Belief in witches was widespread during Medieval times, however before the 15th century Catholic popes denied the existence of witchcraft, and in 1258, Pope Alexander IV had to issue a canon to prevent prosecutions.
But by the 1500s this had changed.
Between 1560 and 1630, sixty percent of the witch trials were held within a 300-mile radius of Strasbourg, France. Spain, Italy and Portugal which were heavily Catholic avoided witch trials.
There is a theory that prosecution of witches during this time period stemmed from a competition between the Catholic and Protestant churches. Witch prosecutors used the pretext of protecting the local citzenry to win followers to their own particular religion. Ater the Reformation several different Protestant churches competed amongst themselves and the Catholics as well.
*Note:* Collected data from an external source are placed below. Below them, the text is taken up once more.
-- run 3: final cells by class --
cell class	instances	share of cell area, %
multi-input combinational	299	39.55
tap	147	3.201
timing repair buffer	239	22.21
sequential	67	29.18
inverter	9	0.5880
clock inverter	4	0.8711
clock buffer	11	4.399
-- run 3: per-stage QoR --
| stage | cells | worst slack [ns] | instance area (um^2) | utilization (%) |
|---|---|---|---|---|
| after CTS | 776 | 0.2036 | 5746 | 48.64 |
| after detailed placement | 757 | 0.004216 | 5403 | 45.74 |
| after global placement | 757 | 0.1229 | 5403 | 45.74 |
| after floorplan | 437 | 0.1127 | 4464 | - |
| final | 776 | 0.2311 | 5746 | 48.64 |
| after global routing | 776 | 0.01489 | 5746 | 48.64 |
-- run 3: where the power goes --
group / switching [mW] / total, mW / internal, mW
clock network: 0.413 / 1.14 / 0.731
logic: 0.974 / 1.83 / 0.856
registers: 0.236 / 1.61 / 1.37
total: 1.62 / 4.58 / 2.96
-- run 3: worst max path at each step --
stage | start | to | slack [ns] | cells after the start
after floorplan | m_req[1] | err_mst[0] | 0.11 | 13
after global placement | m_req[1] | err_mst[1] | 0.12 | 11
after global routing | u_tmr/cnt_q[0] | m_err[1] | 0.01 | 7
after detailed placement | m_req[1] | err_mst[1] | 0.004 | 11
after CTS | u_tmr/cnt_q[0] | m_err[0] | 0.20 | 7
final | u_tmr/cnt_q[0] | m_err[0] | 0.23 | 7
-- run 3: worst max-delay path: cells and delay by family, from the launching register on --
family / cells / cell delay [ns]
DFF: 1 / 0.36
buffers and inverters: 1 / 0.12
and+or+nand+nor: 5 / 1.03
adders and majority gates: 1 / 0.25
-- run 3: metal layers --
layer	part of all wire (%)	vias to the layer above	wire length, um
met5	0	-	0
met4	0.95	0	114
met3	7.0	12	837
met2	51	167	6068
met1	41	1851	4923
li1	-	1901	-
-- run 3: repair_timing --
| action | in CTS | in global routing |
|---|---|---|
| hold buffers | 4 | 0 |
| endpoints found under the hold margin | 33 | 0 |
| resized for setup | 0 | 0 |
The public trials were used as advertising for the superior power of those handling the trials.
Contrary to widespread belief, hunting witches was not the aim of the inquisitions.
They were established to hunt non-Catholics–Lutherans in the case of Roman and Venetian Inquisitions, false conversos in the case of the Spanish and Portuguese, though the latter prosecuted Protestants too. Their targets were the Church’s religious rivals and this is where most of the inquisitors’ energies were spent.
Other Protestant suppliers were more proactive. ‘In Livonia’, for example, ‘the Swedish Lutheran Superintendent Hermann Samson inaugurated an anti-witch campaign ’to‘ dissuade citizens from returning to Catholicism'.
Indeed, ‘Martin Luther himself approved of the execution of our witches at Wittenbergin in 1541, while just a few years later his major Protestant opponent, John Calvin, was advising the Genevan authorities to “extirpate the race of witches” from its rural hinterland’.
During these times, accused witches recounted similar stories which told of murdering babies and using ointment made of the fat of the slaughtered child to enable them to take flight on wooden instruments. They would meet with other witches where they consorted with the devil as members of a satanic sect.
The spell using the baby-fat was found in the Malleus Maleficarum (Latin for The Hammer of Witches, or Hexenhammer in German) ) written in 1487, which was an instructional on rooting out sorcerers. For the next two centuries it sold more than any other book except the Bible.
Was Lilias Eadie a victim of a vengeful neighbor? Did the unstable times, the brutal weather and the fear of Satan and his minions allow the clergy of Torryburn to believe an old woman had the power to hex them? In the end she might have just been a scapegoat, prosecuted to assuage the fears of the villagers. And indeed who would have dared to come to her defense?